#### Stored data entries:
--- --- ---

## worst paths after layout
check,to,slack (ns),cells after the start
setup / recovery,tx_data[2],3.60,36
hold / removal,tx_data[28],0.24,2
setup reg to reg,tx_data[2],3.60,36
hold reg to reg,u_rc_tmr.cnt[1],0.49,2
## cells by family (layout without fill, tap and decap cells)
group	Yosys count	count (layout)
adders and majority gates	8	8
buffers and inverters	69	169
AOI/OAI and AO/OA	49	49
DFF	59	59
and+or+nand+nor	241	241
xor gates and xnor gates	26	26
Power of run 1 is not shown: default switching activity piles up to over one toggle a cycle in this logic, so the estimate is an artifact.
**src/rtl/sram_ctrl_pkg.sv**
```systemverilog
package sram_ctrl_pkg;

    typedef enum logic [2:0] {
        ST_IDLE,
        ST_TURN,
        ST_WSET,
        ST_WPUL,
        ST_READ
    } seq_st_e;

endpackage

```
**src/rtl/sram_wait_ctr.sv**
```systemverilog
module sram_wait_ctr #(
    parameter int CNT_W = 2
) (
    input  logic             clk,
    input  logic             rst_n,
    input  logic             load,
    input  logic [CNT_W-1:0] load_val,
    output logic             done
);

    logic [CNT_W-1:0] cnt_d, cnt_q;

    always_comb begin
        cnt_d = cnt_q;
        if (load) begin
            cnt_d = load_val;
        end else if (cnt_q != '0) begin
            cnt_d = cnt_q - 1'b1;
        end
    end

    always_ff @(posedge clk or negedge rst_n) begin
        if (!rst_n) cnt_q <= '0;
        else        cnt_q <= cnt_d;
    end

    assign done = (cnt_q == '0);

endmodule

```
**src/rtl/sram_ctrl_fsm.sv**
```systemverilog
module sram_ctrl_fsm
    import sram_ctrl_pkg::*;
#(
    parameter int ADDR_W    = 15,
    parameter int DATA_W    = 8,
    parameter int T_WP      = 1,
    parameter int T_DS_HOLD = 1,
    parameter int T_RD      = 2,
    parameter int T_TURN    = 1,
    parameter int CNT_W     = 2
) (
    input  logic              clk,
    input  logic              rst_n,
    input  logic              req,
    input  logic              req_we,
    input  logic [ADDR_W-1:0] req_addr,
    input  logic [DATA_W-1:0] req_wdata,
    output logic              ready,
    output logic              rd_valid,
    output logic [DATA_W-1:0] rd_data,
    output logic              sram_ce_n,
    output logic              sram_oe_n,
    output logic              sram_we_n,
    output logic [ADDR_W-1:0] sram_addr,
    output logic [DATA_W-1:0] sram_dq_out,
    output logic              sram_dq_oe,
    input  logic [DATA_W-1:0] sram_dq_in,
    output logic              tmr_load,
    output logic [CNT_W-1:0]  tmr_val,
    input  logic              tmr_done
);

    localparam logic [CNT_W-1:0] LD_WP   = CNT_W'(T_WP - 1);
    localparam logic [CNT_W-1:0] LD_DS   = CNT_W'(T_DS_HOLD - 1);
    localparam logic [CNT_W-1:0] LD_RD   = CNT_W'(T_RD - 1);
    localparam logic [CNT_W-1:0] LD_TURN = CNT_W'(T_TURN - 1);

    typedef struct packed {
        seq_st_e             st;
        logic                last_rd;
        logic [ADDR_W-1:0]   addr;
        logic [DATA_W-1:0]   wdata;
        logic [DATA_W-1:0]   rdata;
        logic                rvalid;
        logic                ce_n;
        logic                oe_n;
        logic                we_n;
        logic                dq_oe;
    } seq_t;

    seq_t s_d, s_q;

    always_comb begin
        s_d        = s_q;
        s_d.rvalid = 1'b0;
        tmr_load   = 1'b0;
        tmr_val    = '0;

        unique case (s_q.st)
            ST_IDLE: begin
                if (req) begin
                    s_d.addr  = req_addr;
                    s_d.wdata = req_wdata;
                    tmr_load  = 1'b1;
                    if (!req_we) begin
                        s_d.st  = ST_READ;
                        tmr_val = LD_RD;
                    end else if (s_q.last_rd) begin
                        s_d.st  = ST_TURN;
                        tmr_val = LD_TURN;
                    end else begin
                        s_d.st  = ST_WSET;
                        tmr_val = LD_DS;
                    end
                end
            end
            ST_TURN: begin
                if (tmr_done) begin
                    s_d.st      = ST_WSET;
                    s_d.last_rd = 1'b0;
                    tmr_load    = 1'b1;
                    tmr_val     = LD_DS;
                end
            end
            ST_WSET: begin
                if (tmr_done) begin
                    s_d.st   = ST_WPUL;
                    tmr_load = 1'b1;
                    tmr_val  = LD_WP;
                end
            end
            ST_WPUL: begin
                if (tmr_done) begin
                    s_d.st      = ST_IDLE;
                    s_d.last_rd = 1'b0;
                end
            end
            ST_READ: begin
                if (tmr_done) begin
                    s_d.st      = ST_IDLE;
                    s_d.rdata   = sram_dq_in;
                    s_d.rvalid  = 1'b1;
                    s_d.last_rd = 1'b1;
                end
            end
            default: s_d.st = ST_IDLE;
        endcase

        // Strobes registered from the next state: no decode glitches at the pins.
        s_d.ce_n  = !(s_d.st inside {ST_WSET, ST_WPUL, ST_READ});
        s_d.oe_n  = (s_d.st != ST_READ);
        s_d.we_n  = (s_d.st != ST_WPUL);
        s_d.dq_oe = (s_d.st inside {ST_WSET, ST_WPUL});
    end

    always_ff @(posedge clk or negedge rst_n) begin
        if (!rst_n) begin
            s_q         <= '0;
            s_q.st      <= ST_IDLE;
            s_q.ce_n    <= 1'b1;
            s_q.oe_n    <= 1'b1;
            s_q.we_n    <= 1'b1;
        end else begin
            s_q <= s_d;
        end
    end

    assign ready       = (s_q.st == ST_IDLE);
    assign rd_valid    = s_q.rvalid;
    assign rd_data     = s_q.rdata;
    assign sram_ce_n   = s_q.ce_n;
    assign sram_oe_n   = s_q.oe_n;
    assign sram_we_n   = s_q.we_n;
    assign sram_addr   = s_q.addr;
    assign sram_dq_out = s_q.wdata;
    assign sram_dq_oe  = s_q.dq_oe;

endmodule

```
**src/rtl/sram_async_ctrl.sv**
```systemverilog
module sram_async_ctrl #(
    parameter int ADDR_W    = 15,
    parameter int DATA_W    = 8,
    parameter int T_WP      = 1,
    parameter int T_DS_HOLD = 1,
    parameter int T_RD      = 2,
    parameter int T_TURN    = 1
) (
    input  logic              clk,
    input  logic              rst_n,
    input  logic              req,
    input  logic              req_we,
    input  logic [ADDR_W-1:0] req_addr,
    input  logic [DATA_W-1:0] req_wdata,
    output logic              ready,
    output logic              rd_valid,
    output logic [DATA_W-1:0] rd_data,
    output logic              sram_ce_n,
    output logic              sram_oe_n,
    output logic              sram_we_n,
    output logic [ADDR_W-1:0] sram_addr,
    output logic [DATA_W-1:0] sram_dq_out,
    output logic              sram_dq_oe,
    input  logic [DATA_W-1:0] sram_dq_in
);

    localparam int T_MAX_A = (T_WP > T_DS_HOLD) ? T_WP : T_DS_HOLD;
    localparam int T_MAX_B = (T_RD > T_TURN) ? T_RD : T_TURN;
    localparam int T_MAX   = (T_MAX_A > T_MAX_B) ? T_MAX_A : T_MAX_B;
    localparam int CNT_W   = (T_MAX > 1) ? $clog2(T_MAX) : 1;

    logic             tmr_load;
    logic [CNT_W-1:0] tmr_val;
    logic             tmr_done;

    sram_wait_ctr #(.CNT_W(CNT_W)) u_ctr (
        .clk      (clk),
        .rst_n    (rst_n),
        .load     (tmr_load),
        .load_val (tmr_val),
        .done     (tmr_done)
    );

    sram_ctrl_fsm #(
        .ADDR_W    (ADDR_W),
        .DATA_W    (DATA_W),
        .T_WP      (T_WP),
        .T_DS_HOLD (T_DS_HOLD),
        .T_RD      (T_RD),
        .T_TURN    (T_TURN),
        .CNT_W     (CNT_W)
    ) u_fsm (
        .clk         (clk),
        .rst_n       (rst_n),
        .req         (req),
        .req_we      (req_we),
        .req_addr    (req_addr),
        .req_wdata   (req_wdata),
        .ready       (ready),
        .rd_valid    (rd_valid),
        .rd_data     (rd_data),
        .sram_ce_n   (sram_ce_n),
        .sram_oe_n   (sram_oe_n),
        .sram_we_n   (sram_we_n),
        .sram_addr   (sram_addr),
        .sram_dq_out (sram_dq_out),
        .sram_dq_oe  (sram_dq_oe),
        .sram_dq_in  (sram_dq_in),
        .tmr_load    (tmr_load),
        .tmr_val     (tmr_val),
        .tmr_done    (tmr_done)
    );

endmodule

```
`src/rtl/psram_pkg.sv`:
```
package psram_pkg;

  typedef enum logic [1:0] {
    ST_IDLE  = 2'd0,
    ST_ADDR  = 2'd1,
    ST_BURST = 2'd2,
    ST_GAP   = 2'd3
  } psram_state_e;

  function automatic int ceil_div(input int num, input int den);
    return (num + den - 1) / den;
  endfunction

endpackage

```
`src/rtl/psram_rst_sync.sv`:
```
module psram_rst_sync (
  input  logic clk,
  input  logic rst_n,
  output logic rst_n_sync
);

  logic meta_q;
  logic sync_q;

  always_ff @(posedge clk or negedge rst_n) begin
    if (!rst_n) begin
      meta_q <= 1'b0;
      sync_q <= 1'b0;
    end else begin
      meta_q <= 1'b1;
      sync_q <= meta_q;
    end
  end

  assign rst_n_sync = sync_q;

endmodule

```
`src/rtl/psram_span_timer.sv`:
```
module psram_span_timer #(
  parameter int MAX_CYC = 625
) (
  input  logic clk,
  input  logic rst_n,
  input  logic cs_low,
  output logic limit_hit
);

  localparam int CW = $clog2(MAX_CYC + 1);
  localparam logic [CW-1:0] LAST_C = CW'(MAX_CYC - 1);

  logic [CW-1:0] span_q;
  logic [CW-1:0] span_d;
  logic          span_en;

  // Count low cycles of chip-select; clear once it is high again.
  always_comb begin
    span_en = cs_low || (span_q != '0);
    span_d  = cs_low ? span_q + CW'(1) : '0;
  end

  always_ff @(posedge clk or negedge rst_n) begin
    if (!rst_n) begin
      span_q <= '0;
    end else if (span_en) begin
      span_q <= span_d;
    end
  end

  assign limit_hit = cs_low && (span_q == LAST_C);

endmodule

```
`src/rtl/psram_ctrl_fsm.sv`:
```
module psram_ctrl_fsm
  import psram_pkg::*;
#(
  parameter int ADDR_W    = 22,
  parameter int BE_W      = 2,
  parameter int LATENCY   = 5,
  parameter int BURST_LEN = 4,
  parameter int GAP_CYC   = 1
) (
  input  logic              clk,
  input  logic              rst_n,
  input  logic              req,
  input  logic              req_we,
  input  logic [ADDR_W-1:0] req_addr,
  input  logic [BE_W-1:0]   req_be,
  input  logic              limit_hit,
  input  logic              wait_i,
  output logic              ack,
  output logic              err,
  output logic              wr_rdy,
  output logic              rd_cap,
  output logic              adv_n,
  output logic              cs_n,
  output logic              we_n,
  output logic              oe_n,
  output logic [BE_W-1:0]   be_n,
  output logic [ADDR_W-1:0] addr
);

  localparam int LCW = $clog2(LATENCY + BURST_LEN + 1);
  localparam int GCW = $clog2(GAP_CYC + 1);
  localparam logic [LCW-1:0] WR_FIRST = LCW'(LATENCY - 2);
  localparam logic [LCW-1:0] WR_LAST  = LCW'(LATENCY + BURST_LEN - 3);
  localparam logic [LCW-1:0] RD_FIRST = LCW'(LATENCY - 1);
  localparam logic [LCW-1:0] RD_LAST  = LCW'(LATENCY + BURST_LEN - 2);
  localparam logic [LCW-1:0] WAIT_CHK = LCW'(LATENCY - 2);
  localparam logic [GCW-1:0] GAP_LAST = GCW'(GAP_CYC - 1);

  psram_state_e      st_q, st_d;
  logic [LCW-1:0]    lcnt_q, lcnt_d;
  logic [GCW-1:0]    gcnt_q, gcnt_d;
  logic              dir_q, dir_d;
  logic              adv_q, adv_d, cs_q, cs_d, we_q, we_d, oe_q, oe_d;
  logic [BE_W-1:0]   be_q, be_d;
  logic [ADDR_W-1:0] addr_q;
  logic              ack_q, ack_d, err_q, err_d;
  logic              accept;
  logic              in_burst, wr_win, rd_win, wait_bad, nat_end, stop, err_set;

  // Beat windows and end conditions, counted from the address cycle.
  always_comb begin
    in_burst = (st_q == ST_BURST);
    wr_win   = in_burst && dir_q && (lcnt_q >= WR_FIRST) && (lcnt_q <= WR_LAST);
    rd_win   = in_burst && !dir_q && (lcnt_q >= RD_FIRST) && (lcnt_q <= RD_LAST);
    wait_bad = in_burst && !dir_q && (lcnt_q == WAIT_CHK) && !wait_i;
    nat_end  = in_burst && (lcnt_q == RD_LAST);
    stop     = in_burst && (nat_end || wait_bad || limit_hit);
    err_set  = stop && (wait_bad || (limit_hit && !nat_end));
  end

  assign wr_rdy = wr_win && !limit_hit;
  assign rd_cap = rd_win;

  always_comb begin
    st_d   = st_q;
    lcnt_d = lcnt_q;
    gcnt_d = gcnt_q;
    dir_d  = dir_q;
    adv_d  = adv_q;
    cs_d   = cs_q;
    we_d   = we_q;
    oe_d   = oe_q;
    be_d   = be_q;
    ack_d  = 1'b0;
    err_d  = err_q || err_set;
    accept = 1'b0;
    case (st_q)
      ST_IDLE: begin
        if (req) begin
          accept = 1'b1;
          st_d   = ST_ADDR;
          adv_d  = 1'b0;
          cs_d   = 1'b0;
          we_d   = !req_we;
          dir_d  = req_we;
          be_d   = ~req_be;
        end
      end
      ST_ADDR: begin
        st_d   = ST_BURST;
        adv_d  = 1'b1;
        lcnt_d = LCW'(1);
        oe_d   = dir_q;
      end
      ST_BURST: begin
        if (stop) begin
          st_d   = ST_GAP;
          cs_d   = 1'b1;
          we_d   = 1'b1;
          oe_d   = 1'b1;
          be_d   = '1;
          ack_d  = 1'b1;
          gcnt_d = '0;
        end else begin
          lcnt_d = lcnt_q + LCW'(1);
        end
      end
      ST_GAP: begin
        if (gcnt_q == GAP_LAST) begin
          st_d = ST_IDLE;
        end else begin
          gcnt_d = gcnt_q + GCW'(1);
        end
      end
      default: st_d = ST_IDLE;
    endcase
  end

  always_ff @(posedge clk or negedge rst_n) begin
    if (!rst_n) begin
      st_q   <= ST_IDLE;
      lcnt_q <= '0;
      gcnt_q <= '0;
      dir_q  <= 1'b0;
      adv_q  <= 1'b1;
      cs_q   <= 1'b1;
      we_q   <= 1'b1;
      oe_q   <= 1'b1;
      be_q   <= '1;
      ack_q  <= 1'b0;
      err_q  <= 1'b0;
    end else begin
      st_q   <= st_d;
      lcnt_q <= lcnt_d;
      gcnt_q <= gcnt_d;
      dir_q  <= dir_d;
      adv_q  <= adv_d;
      cs_q   <= cs_d;
      we_q   <= we_d;
      oe_q   <= oe_d;
      be_q   <= be_d;
      ack_q  <= ack_d;
      err_q  <= err_d;
    end
  end

  always_ff @(posedge clk or negedge rst_n) begin
    if (!rst_n) begin
      addr_q <= '0;
    end else if (accept) begin
      addr_q <= req_addr;
    end
  end

  assign ack   = ack_q;
  assign err   = err_q;
  assign adv_n = adv_q;
  assign cs_n  = cs_q;
  assign we_n  = we_q;
  assign oe_n  = oe_q;
  assign be_n  = be_q;
  assign addr  = addr_q;

endmodule

```
`src/rtl/psram_dq_path.sv`:
```
module psram_dq_path #(
  parameter int DATA_W = 16
) (
  input  logic              clk,
  input  logic              rst_n,
  input  logic              wr_take,
  input  logic [DATA_W-1:0] wr_data,
  input  logic              rd_cap,
  input  logic [DATA_W-1:0] dq_i,
  output logic [DATA_W-1:0] dq_o,
  output logic              dq_oe,
  output logic [DATA_W-1:0] rd_data,
  output logic              rd_valid
);

  logic [DATA_W-1:0] dq_o_q, rd_data_q;
  logic              dq_oe_q, rd_valid_q;

  always_ff @(posedge clk or negedge rst_n) begin
    if (!rst_n) begin
      dq_oe_q    <= 1'b0;
      rd_valid_q <= 1'b0;
    end else begin
      dq_oe_q    <= wr_take;
      rd_valid_q <= rd_cap;
    end
  end

  always_ff @(posedge clk or negedge rst_n) begin
    if (!rst_n) begin
      dq_o_q <= '0;
    end else if (wr_take) begin
      dq_o_q <= wr_data;
    end
  end

  always_ff @(posedge clk or negedge rst_n) begin
    if (!rst_n) begin
      rd_data_q <= '0;
    end else if (rd_cap) begin
      rd_data_q <= dq_i;
    end
  end

  assign dq_o     = dq_o_q;
  assign dq_oe    = dq_oe_q;
  assign rd_data  = rd_data_q;
  assign rd_valid = rd_valid_q;

endmodule

```
`src/rtl/psram_burst_ctrl.sv`:
```
module psram_burst_ctrl
  import psram_pkg::*;
#(
  parameter int ADDR_W        = 22,
  parameter int DATA_W        = 16,
  parameter int LATENCY       = 5,
  parameter int BURST_LEN     = 4,
  parameter int CLK_PERIOD_PS = 10000,
  parameter int GAP_PS        = 7000,
  parameter int MAX_BURST_PS  = 2500000
) (
  input  logic                clk,
  input  logic                rst_n,
  input  logic                req,
  input  logic                req_we,
  input  logic [ADDR_W-1:0]   req_addr,
  input  logic [DATA_W/8-1:0] req_be,
  output logic                ack,
  output logic                err,
  input  logic [DATA_W-1:0]   wr_data,
  output logic                wr_rdy,
  output logic [DATA_W-1:0]   rd_data,
  output logic                rd_valid,
  output logic                mem_clk,
  output logic                mem_adv_n,
  output logic                mem_cs_n,
  output logic                mem_we_n,
  output logic                mem_oe_n,
  output logic [DATA_W/8-1:0] mem_be_n,
  output logic [ADDR_W-1:0]   mem_addr,
  output logic [DATA_W-1:0]   mem_dq_o,
  output logic                mem_dq_oe,
  input  logic [DATA_W-1:0]   mem_dq_i,
  input  logic                mem_wait
);

  localparam int BE_W     = DATA_W / 8;
  localparam int GAP_RAW  = ceil_div(GAP_PS, CLK_PERIOD_PS);
  localparam int GAP_CYC  = (GAP_RAW < 1) ? 1 : GAP_RAW;
  localparam int MAX_CYC  = MAX_BURST_PS / CLK_PERIOD_PS;

  logic rst_n_int;
  logic limit_hit;
  logic rd_cap;

  assign mem_clk = clk;

  psram_rst_sync u_rst (
    .clk        (clk),
    .rst_n      (rst_n),
    .rst_n_sync (rst_n_int)
  );

  psram_span_timer #(.MAX_CYC(MAX_CYC)) u_span (
    .clk       (clk),
    .rst_n     (rst_n_int),
    .cs_low    (!mem_cs_n),
    .limit_hit (limit_hit)
  );

  psram_ctrl_fsm #(
    .ADDR_W    (ADDR_W),
    .BE_W      (BE_W),
    .LATENCY   (LATENCY),
    .BURST_LEN (BURST_LEN),
    .GAP_CYC   (GAP_CYC)
  ) u_fsm (
    .clk       (clk),
    .rst_n     (rst_n_int),
    .req       (req),
    .req_we    (req_we),
    .req_addr  (req_addr),
    .req_be    (req_be),
    .limit_hit (limit_hit),
    .wait_i    (mem_wait),
    .ack       (ack),
    .err       (err),
    .wr_rdy    (wr_rdy),
    .rd_cap    (rd_cap),
    .adv_n     (mem_adv_n),
    .cs_n      (mem_cs_n),
    .we_n      (mem_we_n),
    .oe_n      (mem_oe_n),
    .be_n      (mem_be_n),
    .addr      (mem_addr)
  );

  psram_dq_path #(.DATA_W(DATA_W)) u_dq (
    .clk      (clk),
    .rst_n    (rst_n_int),
    .wr_take  (wr_rdy),
    .wr_data  (wr_data),
    .rd_cap   (rd_cap),
    .dq_i     (mem_dq_i),
    .dq_o     (mem_dq_o),
    .dq_oe    (mem_dq_oe),
    .rd_data  (rd_data),
    .rd_valid (rd_valid)
  );

endmodule

```
`config.mk`:
```
export PLATFORM = sky130hd
export DESIGN_NAME = psram_burst_ctrl
export DESIGN_NICKNAME = d
export VERILOG_FILES = /design/src/rtl/psram_pkg.sv /design/src/rtl/psram_rst_sync.sv /design/src/rtl/psram_span_timer.sv /design/src/rtl/psram_ctrl_fsm.sv /design/src/rtl/psram_dq_path.sv /design/src/rtl/psram_burst_ctrl.sv
export SDC_FILE = /design/constraint.sdc
export NUM_CORES = 1
export LEC_CHECK = 0
export BUFFER_PORTS_ARGS = -buffer_cell sky130_fd_sc_hd__buf_4
export CORE_MARGIN = 2
export CORE_UTILIZATION = 53
export DETAILED_ROUTE_END_ITERATION = 10
export PLACE_DENSITY = 0.89
export SYNTH_ARGS = -nofsm -noshare
export SYNTH_HDL_FRONTEND = slang
export SYNTH_SLANG_ARGS = --single-unit
export TNS_END_PERCENT = 50
```
`constraint.sdc`:
```
create_clock -name clk -period 7.46 [get_ports clk]
set_clock_uncertainty 0.15 [all_clocks]
set_input_delay 1.865 -clock clk [delete_from_list [all_inputs] [get_ports clk]]
set_output_delay 1.865 -clock clk [all_outputs]
set_load 0.01 [all_outputs]
```
# Word level (Yosys, flattened, before mapping)
# Cells that the tools add are included.
# Widths: inputs -> output; s select.
# totals
in_bits	61
reg_bits	82
# classes
n_lt_le_gt_ge	4
add_sub_neg	3
reduce_logical	38
n_bitwise	1
n_mux	23
eq_ne	10
# op_table
cell	count
$logic_and 1x1->1	14
$pmux 1 s2	5
$reduce_and 2->1	5
$mux 1	9
$add 8x1->8 const B	1
$eq 8x8->1 const B	1
$le 4x3->1 const B	2
$mux 2	4
$mux 8	1
$ne 2x2->1 const B	4
$pmux 2 s4	1
$pmux 4 s2	1
$reduce_bool 2->1	4
$reduce_bool 8->1	1
$logic_not 1->1	6
$reduce_and 3->1	2
$logic_or 1x1->1	5
$add 4x1->4 const B	1
$eq 2x2->1 const B	2
$eq 4x2->1 const B	1
$eq 4x3->1 const B	1
$ge 4x2->1 const B	1
$ge 4x3->1 const B	1
$mux 4	1
5 further kinds	5

# Depth between registers and ports, before layout
# logic_depth
word_depth	9
depth_mapped	7

# By module
# From an unflattened synthesis, not the netlist that was laid out.
# hier_totals
cells_unflattened	269
hier_area_um2	3676.0
# modules_own_cells
mod	n_inst	seq_area_each_um2	area_per_inst_um2	cells_each
psram_ctrl_fsm	1	933.4	1826.8	148
psram_dq_path	1	850.8	1348.8	70
psram_span_timer	1	200.2	435.4	46
psram_rst_sync	1	50.0	53.8	3
psram_burst_ctrl	1	0.0	11.3	2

--- --- ---

#### Problem to work on:
In the records above, find every line containing the word "ready" and show it.

#### Task response:
    output logic              ready,
    assign ready       = (s_q.st == ST_IDLE);
    output logic              ready,
        .ready       (ready),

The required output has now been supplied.